◆ Data extracts
===== config.mk =====
export PLATFORM = sky130hd
export DESIGN_NAME = uart_rx_cfg
export DESIGN_NICKNAME = d
export VERILOG_FILES = /design/src/rtl/uart_rx_cfg_pkg.sv /design/src/rtl/uart_rx_cfg_sampler.sv /design/src/rtl/uart_rx_cfg.sv
export SDC_FILE = /design/constraint.sdc
export NUM_CORES = 1
export LEC_CHECK = 0
export BUFFER_PORTS_ARGS = -buffer_cell sky130_fd_sc_hd__buf_2
export CAP_MARGIN = 20
export CORE_ASPECT_RATIO = 2
export CORE_MARGIN = 5
export CORE_UTILIZATION = 45
export DETAILED_ROUTE_END_ITERATION = 8
export GPL_TIMING_DRIVEN = 0
export PLACE_DENSITY = 0.66
export SETUP_SLACK_MARGIN = 0.2
export SYNTH_ARGS = -nofsm -noshare
export SYNTH_HDL_FRONTEND = slang
export SYNTH_HIERARCHICAL = 1
export SYNTH_SLANG_ARGS = --single-unit

===== constraint.sdc =====
create_clock -name clk -period 4.9 [get_ports clk]
set_input_delay 0.98 -clock clk [delete_from_list [all_inputs] [get_ports clk]]
set_output_delay 0.98 -clock clk [all_outputs]
set_load 0.02 [all_outputs]

===== src/rtl/uart_rx_cfg_pkg.sv =====
// Shared types and constants for the configurable UART receiver.
// Standard divisors assume a 50 MHz clk.
package uart_rx_cfg_pkg;

  typedef enum logic [2:0] {
    ST_IDLE,
    ST_START,
    ST_DATA,
    ST_PARITY,
    ST_STOP
  } rx_state_e;

  localparam logic [1:0] DBITS_5 = 2'd0;
  localparam logic [1:0] DBITS_6 = 2'd1;
  localparam logic [1:0] DBITS_7 = 2'd2;
  localparam logic [1:0] DBITS_8 = 2'd3;

  localparam int DIV_115200 = 434;
  localparam int DIV_9600   = 5208;
  localparam int DIV_MIN    = 8;

  // Rate selects of the fixed-rate 8N1 receiver, still referenced by older blocks.
  localparam logic [1:0] BAUD_9600   = 2'd0;
  localparam logic [1:0] BAUD_19200  = 2'd1;
  localparam logic [1:0] BAUD_57600  = 2'd2;
  localparam logic [1:0] BAUD_115200 = 2'd3;

  function automatic logic maj3(input logic a, input logic b, input logic c);
    return (a & b) | (a & c) | (b & c);
  endfunction

endpackage


===== src/rtl/uart_rx_cfg_sampler.sv =====
// Line synchroniser, start-edge detect and 3-sample majority vote.
// bit_vld marks the decision cycle (cnt_baud == half+1); the caller gates it by state.
module uart_rx_sampler
  import uart_rx_cfg_pkg::*;
#(
  parameter int DIV_W       = 16,
  parameter int SYNC_STAGES = 2
) (
  input  logic             clk,
  input  logic             rst_n,
  input  logic             rx_din,
  input  logic [DIV_W-1:0] cnt_baud,
  input  logic [DIV_W-1:0] half,
  output logic             rx_fall,
  output logic             bit_val,
  output logic             bit_vld
);

  logic [SYNC_STAGES-1:0] sync_q;
  logic                   rx_s;
  logic                   s0_q;
  logic                   s1_q;

  // sync_q[0] is the newest stage; the edge is seen between the last two.
  assign rx_s    = sync_q[SYNC_STAGES-2];
  assign rx_fall = sync_q[SYNC_STAGES-1] & ~rx_s;

  always_ff @(posedge clk or negedge rst_n) begin
    if (!rst_n) begin
      sync_q <= '1;
      s0_q   <= 1'b0;
      s1_q   <= 1'b0;
    end else begin
      sync_q <= {sync_q[SYNC_STAGES-2:0], rx_din};
      if (cnt_baud == half - DIV_W'(1)) s0_q <= rx_s;
      if (cnt_baud == half)             s1_q <= rx_s;
    end
  end

  assign bit_vld = (cnt_baud == half + DIV_W'(1));
  assign bit_val = maj3(s0_q, s1_q, rx_s);

endmodule


===== src/rtl/uart_rx_cfg.sv =====
// Runtime-configurable UART receiver: 5-8 data bits, optional parity, 1/2 stop bits.
// Frame config is latched at the start edge so mid-frame changes are ignored.
module uart_rx_cfg
  import uart_rx_cfg_pkg::*;
#(
  parameter int DIV_W       = 16,
  parameter int SYNC_STAGES = 2
) (
  input  logic             clk,
  input  logic             rst_n,
  input  logic [DIV_W-1:0] baud_div,
  input  logic [1:0]       data_bits,
  input  logic             parity_en,
  input  logic             parity_odd,
  input  logic             stop2,
  input  logic             rx_din,
  output logic [7:0]       rx_byte,
  output logic             rx_byte_vld,
  output logic             parity_err,
  output logic             frame_err,
  output logic             busy
);

  rx_state_e        state_q, state_d;
  logic [DIV_W-1:0] cnt_q;
  logic [DIV_W-1:0] div_q;
  logic [DIV_W-1:0] half;
  logic [1:0]       nbits_q;
  logic             pen_q, podd_q, stop2_q;
  logic [2:0]       bit_idx_q;
  logic             stop_idx_q;
  logic             stop_bad_q;
  logic             perr_q;
  logic [7:0]       shreg_q;
  logic             rx_fall, bit_val, bit_vld;
  logic             last_data, last_stop;

  assign half = div_q >> 1;

  uart_rx_sampler #(
    .DIV_W      (DIV_W),
    .SYNC_STAGES(SYNC_STAGES)
  ) u_sampler (
    .clk     (clk),
    .rst_n   (rst_n),
    .rx_din  (rx_din),
    .cnt_baud(cnt_q),
    .half    (half),
    .rx_fall (rx_fall),
    .bit_val (bit_val),
    .bit_vld (bit_vld)
  );

  assign last_data = (bit_idx_q == ({1'b0, nbits_q} + 3'd4));
  assign last_stop = (stop_idx_q == stop2_q);

  always_ff @(posedge clk or negedge rst_n) begin
    if (!rst_n) state_q <= ST_IDLE;
    else        state_q <= state_d;
  end

  always_comb begin
    state_d = state_q;
    case (state_q)
      ST_IDLE:   if (rx_fall) state_d = ST_START;
      ST_START:  if (bit_vld) state_d = bit_val ? ST_IDLE : ST_DATA;
      ST_DATA:   if (bit_vld && last_data) state_d = pen_q ? ST_PARITY : ST_STOP;
      ST_PARITY: if (bit_vld) state_d = ST_STOP;
      ST_STOP:   if (bit_vld && last_stop) state_d = ST_IDLE;
      default:   state_d = ST_IDLE;
    endcase
  end

  always_ff @(posedge clk or negedge rst_n) begin
    if (!rst_n) begin
      cnt_q       <= '0;
      div_q       <= DIV_W'(DIV_MIN);
      nbits_q     <= DBITS_8;
      pen_q       <= 1'b0;
      podd_q      <= 1'b0;
      stop2_q     <= 1'b0;
      bit_idx_q   <= '0;
      stop_idx_q  <= 1'b0;
      stop_bad_q  <= 1'b0;
      perr_q      <= 1'b0;
      shreg_q     <= '0;
      rx_byte     <= '0;
      rx_byte_vld <= 1'b0;
      parity_err  <= 1'b0;
      frame_err   <= 1'b0;
    end else begin
      rx_byte_vld <= 1'b0;
      if (state_q == ST_IDLE) begin
        cnt_q <= '0;
        if (rx_fall) begin
          div_q      <= (baud_div < DIV_W'(DIV_MIN)) ? DIV_W'(DIV_MIN) : baud_div;
          nbits_q    <= data_bits;
          pen_q      <= parity_en;
          podd_q     <= parity_odd;
          stop2_q    <= stop2;
          bit_idx_q  <= '0;
          stop_idx_q <= 1'b0;
          stop_bad_q <= 1'b0;
          perr_q     <= 1'b0;
          shreg_q    <= '0;
        end
      end else begin
        cnt_q <= (cnt_q == div_q - DIV_W'(1)) ? '0 : cnt_q + DIV_W'(1);
      end

      if (bit_vld) begin
        case (state_q)
          ST_DATA: begin
            shreg_q[bit_idx_q] <= bit_val;
            bit_idx_q          <= bit_idx_q + 3'd1;
          end
          // Unused upper bits of shreg_q are 0, so they do not disturb the XOR.
          ST_PARITY: perr_q <= (bit_val != ((^shreg_q) ^ podd_q));
          ST_STOP: begin
            if (last_stop) begin
              rx_byte     <= shreg_q;
              parity_err  <= perr_q;
              frame_err   <= stop_bad_q | ~bit_val;
              rx_byte_vld <= 1'b1;
            end else begin
              stop_idx_q <= 1'b1;
              stop_bad_q <= ~bit_val;
            end
          end
          default: ;
        endcase
      end
    end
  end

  assign busy = (state_q != ST_IDLE);

endmodule


---- Yosys cells after proc, flatten, opt, wreduce, memory -nomap -nowiden ----
Cells that the tools add are included.
storage, ports and cells
  memories ................................ 0
  bits in writable memories ............... 0
  output and inout bits ................... 12
  latch bits .............................. 0
  ROM bits ................................ 0
  bits of input ports ..................... 24
  register bits ........................... 69
operators by class
  bitwise logic cells ..................... 10
  add/sub/neg operators ................... 6
  multiplexer cells ....................... 39
  shift operators ......................... 0
  multiply operators ...................... 0
  equality and inequality tests ........... 16
  divide/modulo/power cells ............... 0
  $lt $le $gt $ge ......................... 3
  reductions and logical operators ........ 9
operators with widths
  kind                                                         number
  equality test 16 bit                                         3
  2-to-1 mux 16 bit                                            3
  2-to-1 mux 8 bit                                             4
  2-to-1 mux 3 bit                                             10
  2-to-1 mux 1 bit                                             18
  adder 15 x 1 -> 16 bit, second input constant                1
  adder 16 x 1 -> 16 bit, second input constant                1
  equality test 16 x 15 -> 1 bit                               1
  less-than comparator 16 x 4 -> 1 bit, second input constant  1
  subtractor 15 x 1 -> 16 bit, second input constant           1
  subtractor 16 x 1 -> 16 bit, second input constant           1
  one-hot mux 3 bit (5 select lines)                           1
  != test 2 bit, second input constant                         5
  bitwise mux 8 bit                                            1
  XOR reduction 8 bit                                          1
  equality test 3 x 2 -> 1 bit, second input constant          2
  AND reduction 5 bit                                          1
  AND 1 bit                                                    4
  less-than comparator 3 x 4 -> 1 bit, second input constant   1
  adder 2 x 3 -> 3 bit, second input constant                  1
  adder 3 x 1 -> 3 bit, second input constant                  1
  demux 1 bit (select 3 bit)                                   1
  equality test 3 x 1 -> 1 bit, second input constant          1
  equality test 3 bit                                          1
  other kinds (13)                                             18

---- Logic depth before layout (Yosys ltp) ----
Gate-level depths: netlist of run 1.
  depth in word-level cells ............... 7
  depth in mapped cells ................... 14

---- Modules after synthesis ----
Netlist of run 1, hierarchy kept.
by module, submodules not included
  module           seq. area each (sq um)  cells an instance  instances  area an instance (sq um)
  uart_rx_cfg      1630.3                  350                1          3427.0
  uart_rx_sampler  102.6                   186                1          1352.5

---- Least setup slack after synthesis of run 1 ----
OpenSTA, ideal clock, no wires.
  path kind ............................... register to register
  start point ............................. reg div_q[3]
  end point ............................... reg shreg_q[1]
  stages on the path, launching flop included .. 12
  period minus slack after synthesis ...... 3657 ps
  required time ........................... 4760 ps
  setup slack ............................. 1243 ps
  arrival ................................. 3517 ps
  library setup time ...................... 140 ps
  path through ............................ dfstp_2 > buf_4 > nand4_1 > or2_1 > xor2_1 > or4_1 > a221oi_1 > inv_1 > nor3_1 > nand2_1 > o311ai_0 > o41ai_1
between the ends
  longest elaborated chain between the ends .. 3
RTL lines
  what                           line                       RTL
  start, declared                uart_rx_cfg.sv:26          logic [DIV_W-1:0] div_q;
  start signal, assigned         uart_rx_cfg.sv:77          div_q <= DIV_W'(DIV_MIN);
  start signal, assigned         uart_rx_cfg.sv:96          div_q <= (baud_div < DIV_W'(DIV_MIN)) ? DIV_W'(DIV_MIN) : baud_div;
  adder 15 x 1 -> 16 bit         uart_rx_cfg_sampler.sv:40  assign bit_vld = (cnt_baud == half + DIV_W'(1));
  equality test 16 bit           uart_rx_cfg_sampler.sv:40
  net bit_vld                    uart_rx_cfg.sv:35          logic rx_fall, bit_val, bit_vld;
  2-to-1 mux 8 bit               uart_rx_cfg.sv:111         if (bit_vld) begin
  end signal, assigned by index  uart_rx_cfg.sv:114         shreg_q[bit_idx_q] <= bit_val;
  end, declared                  uart_rx_cfg.sv:34          logic [7:0] shreg_q;
The timed path passes the listed nets, and every way through them passes these cells.
A chain may end at the register's enable or synchronous reset.

---- Final worst setup path of run 1 ----
  start point ............................. reg div_q[3]
  end point ............................... reg shreg_q[2]
Same word-level chain as after synthesis.

==> impl_metrics.env, run 1 <==
export IMPL_outcome="completed"
export IMPL_yosys_area_share_adder=0.0152
export IMPL_fp_dieW_um=82.9
export IMPL_r2r_slack_ns=0.72
export IMPL_num_rows=53
export IMPL_ir_drop_mv=0.283
export IMPL_min_from="u_sampler/sync_q[0]"
export IMPL_antennaDiodeCount=0
export IMPL_reg2regPathDepth=12
export IMPL_tns_ns=0
export IMPL_avgViaCountPerCell=5.81
export IMPL_switching_share=0.381
export IMPL_drt_pre_antenna_iters=4
export IMPL_postCtsSetupBuffers=0
export IMPL_power_leakage_uw=0.00230
export IMPL_cts_root_buf="clkbuf_16"
export IMPL_critPathCaptureType="register"
export IMPL_period_minus_slack_ns=4.18
export IMPL_clkPwrFrac=0.294
export IMPL_grt_max_degree=70
export IMPL_min_path_type="reg2reg"
export IMPL_h_tree_depth=3
export IMPL_finalHoldViolCount=0
export IMPL_max_freq_ghz=0.239
export IMPL_wl_per_cell_um=19.2
export IMPL_hold_end="u_sampler/sync_q[1]"
export IMPL_skew_ns=0.00498
export IMPL_async_reset_ff_frac=1.00
export IMPL_antenna_found_initial=0
export IMPL_p_per_area_nw_per_um2=428
export IMPL_ys_flop_type="dfrtp_1"
export IMPL_final_common_cell="nand2_1"
export IMPL_drtAntennaViolNets=0
export IMPL_final_cell_mix="nand2_1 (68), dfrtp_1 (64), xor2_1 (43), nor2_1 (40), buf_2 (35)"
export IMPL_p_seq_frac=0.342
export IMPL_start_util=0.456
export IMPL_synth_cell_area_um2=4780
export IMPL_whs_path_depth=0
export IMPL_p_sw_uw=891
export IMPL_synth_cell_types=78
export IMPL_die_area_um2=12900
export IMPL_synth_xor_area_frac=0.139
export IMPL_yosys_warnings=6
export IMPL_clkTransAtPathRegs_ns=0.06
export IMPL_crit_type="reg2reg"
export IMPL_fp_dieH_um=156
export IMPL_rr_startpoint="div_q[3]"
export IMPL_cap_viol_max_count=0
export IMPL_p_int_uw=1450
export IMPL_timing_rr_end="shreg_q[2]"
export IMPL_syn_avg_cell_area_um2=8.92
export IMPL_power_frac_comb=0.365
export IMPL_io_pins=36
export IMPL_worst_pin_slew_ns=0.889
export IMPL_synth_compound_area_frac=0.116
export IMPL_drc=0
export IMPL_synthMuxAreaShare=0.0534
export IMPL_cts_sinks=69
export IMPL_drtIter0Drc=173
export IMPL_clk_path_buf_depth=2
export IMPL_final_max_slew_viol_count=0
export IMPL_grt_total_usage=0.224
export IMPL_cp_start_kind="register"
export IMPL_setup_viol=0
export IMPL_final_nets=611
export IMPL_drive_above_1_share=0.189
export IMPL_cp_data_required_time_ns=5.10
export IMPL_globalRouteOverflowTotal=0
export IMPL_rsz0062_at_grt="no"
export IMPL_clock_latency_ns=0.33
export IMPL_drt_wl_total_um=13900
export IMPL_core_um2=10500
export IMPL_io_buffers=35
export IMPL_ys_seq_area_frac=0.363
export IMPL_synth_edf_count=0
export IMPL_synth_cells=536
export IMPL_synth_top_family_by_area="simple AND/OR/NAND/NOR gates"
export IMPL_relSlewSlack=0.407
export IMPL_synthesis_nets=565
export IMPL_place_congestion=1.00
export IMPL_dpl_hpwl_um=10800
export IMPL_worst_hold_slack_ns=0.394
export IMPL_cts_buffers=9
export IMPL_cts_tree="yes"
export IMPL_vias=4206
export IMPL_crit_path_max_fanout=11
export IMPL_syn2layout_area_growth_pct=14.5
export IMPL_hold_buffers=0
export IMPL_grt_pass1_wl_um=22600
export IMPL_grt_pass1_vias=4429
export IMPL_ys_ff_latch=69
export IMPL_synth_simple_gate_area_frac=0.264
export IMPL_fin_crit_sh=0.854
export IMPL_arrival_ns=4.38
[routing by layer]
metal | GRT usage | wire, um | part of all wire | up-vias
met1 | 0.197 | 4430 | 0.32 | 2049
met5 | 0 | 0 | 0 | -
met3 | 0.0328 | 338 | 0.024 | 65
met2 | 0.446 | 8120 | 0.58 | 107
li1 | - | - | - | 1985
met4 | 0.163 | 1010 | 0.073 | 0
[flip-flops by register name, summed over array words and instances (netlist names)]
register,flops
frame_err,1
bit_idx_q,3
perr_q,1
parity_err,1
stop_idx_q,1
rx_byte_vld,1
stop_bad_q,1
state_q,3
cnt_q,16
u_sampler/s0_q,1
podd_q,1
stop2_q,1
nbits_q,2
div_q,16
u_sampler/s1_q,1
pen_q,1
u_sampler/sync_q,2
shreg_q,8
rx_byte,8
[kinds of logic (layout without fill, tap and decap cells)]
group / count (synthesis) / after routing
mux: 23 / 23
compound gates: 83 / 83
simple gates: 236 / 236
xor+xnor: 76 / 76
flops: 69 / 69
buf+inv: 42 / 93
fa+ha+maj: 6 / 6
other cells: 1 / 1
[what timing repair did]
item,in CTS,in global routing
cloned,0,0
resized for setup,1,3
setup endpoints to repair,7,7
[critical path, cell delays in order (launching register included)]
cell and delay, ns:
dfstp_2 0.71, buf_4 0.24, nand4_1 0.20, or2_2 0.34, o21a_1 0.11, nor4_1 0.49, nand4_1 0.30, a221oi_4 0.44
inv_1 0.19, nor4_2 0.62, nand3b_1 0.19, nand3_1 0.12, o21ai_0 0.09
[power groups by stage]
stage | combinational [uW] | sequential (uW) | clock (uW)
after global placement | 820 | 804 | 0
after CTS | 850 | 797 | 699
after global routing | 929 | 816 | 728
after detailed placement | 843 | 807 | 0
final | 854 | 800 | 688
after floorplan | 644 | 765 | 0
[how the worst max path moves through the flow]
stage / startpoint / endpoint / slack, ns / cells past startpoint
after floorplan: div_q[3] / shreg_q[1] / 1.24 / 11
after global placement: div_q[3] / shreg_q[2] / 0.14 / 12
after detailed placement: div_q[3] / shreg_q[6] / 0.10 / 12
after CTS: div_q[3] / shreg_q[6] / 0.43 / 12
after global routing: div_q[3] / shreg_q[1] / 0.26 / 13
final: div_q[3] / shreg_q[2] / 0.72 / 12
[metrics by stage]
step	cells	instance area (um2)	total power, uW	setup WS [ns]	utilization
2_1_floorplan	536	4780	1410	1.24	-
3_3_place_gp	708	5130	1620	0.143	0.489
3_5_place_dp	708	5130	1650	0.102	0.489
4_1_cts	724	5450	2350	0.428	0.520
5_1_grt	724	5470	2470	0.257	0.522
6_report	724	5470	2340	0.716	0.522
[cell usage after synthesis (4+ instances only)]
cell type | count | share of area
nor2b_1 | 11 | 0.014
buf_4 | 5 | 0.0079
buf_6 | 5 | 0.012
dfstp_2 | 5 | 0.027
nand3_1 | 31 | 0.032
clkbuf_1 | 12 | 0.0094
nor3_1 | 16 | 0.017
ha_1 | 5 | 0.013
xor2_1 | 43 | 0.079
nor2_1 | 40 | 0.031
nor4_1 | 12 | 0.016
nand3b_1 | 5 | 0.0079
nand4_1 | 12 | 0.016
nor3b_1 | 5 | 0.0079
o21ai_0 | 29 | 0.030
dfrtp_1 | 64 | 0.34
xnor2_1 | 33 | 0.060
inv_1 | 15 | 0.012
a21oi_1 | 13 | 0.014
nand2_1 | 68 | 0.053
and3_1 | 4 | 0.0052
mux2_2 | 19 | 0.045
[cell type report]
class                      instances  area [um2]
sequential                        69        1730
multi-input combinational        425        2840
tap                              137         171
buffer                            26         175
fill                            1037        5000
clock inverter                     7        90.1
inverter                          16        60.1
clock buffer                       9         225
timing repair buffer              35         178
No activity file was read; power rests on OpenSTA's default activity.
==> run 2: changes to the inputs <==
--- a/config.mk
+++ b/config.mk
@@ -13,6 +13,7 @@
 export DETAILED_ROUTE_END_ITERATION = 8
 export GPL_TIMING_DRIVEN = 0
 export PLACE_DENSITY = 0.66
+export RECOVER_POWER = 100
 export SETUP_SLACK_MARGIN = 0.2
 export SYNTH_ARGS = -nofsm -noshare
 export SYNTH_HDL_FRONTEND = slang
==> run 2 against run 1 <==
Compared with the run above: the flow now finishes with violations (max-capacitance violations, max-slew violations); largest cell class unchanged; core utilization is 0.42 points lower; critical path depth stayed put; register-to-register slack hardly changed; sequential power hardly changed; worst hold slack better by 0.026 ns; critical path type unchanged; final cell count stayed put.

◆ Work order
Nothing but the lines from the start of the data through the line holding "export SYNTH_SLANG_ARGS = --single-unit" should be restated, and each one exactly.

◆ Answer to the exercise
===== config.mk =====
export PLATFORM = sky130hd
export DESIGN_NAME = uart_rx_cfg
export DESIGN_NICKNAME = d
export VERILOG_FILES = /design/src/rtl/uart_rx_cfg_pkg.sv /design/src/rtl/uart_rx_cfg_sampler.sv /design/src/rtl/uart_rx_cfg.sv
export SDC_FILE = /design/constraint.sdc
export NUM_CORES = 1
export LEC_CHECK = 0
export BUFFER_PORTS_ARGS = -buffer_cell sky130_fd_sc_hd__buf_2
export CAP_MARGIN = 20
export CORE_ASPECT_RATIO = 2
export CORE_MARGIN = 5
export CORE_UTILIZATION = 45
export DETAILED_ROUTE_END_ITERATION = 8
export GPL_TIMING_DRIVEN = 0
export PLACE_DENSITY = 0.66
export SETUP_SLACK_MARGIN = 0.2
export SYNTH_ARGS = -nofsm -noshare
export SYNTH_HDL_FRONTEND = slang
export SYNTH_HIERARCHICAL = 1
export SYNTH_SLANG_ARGS = --single-unit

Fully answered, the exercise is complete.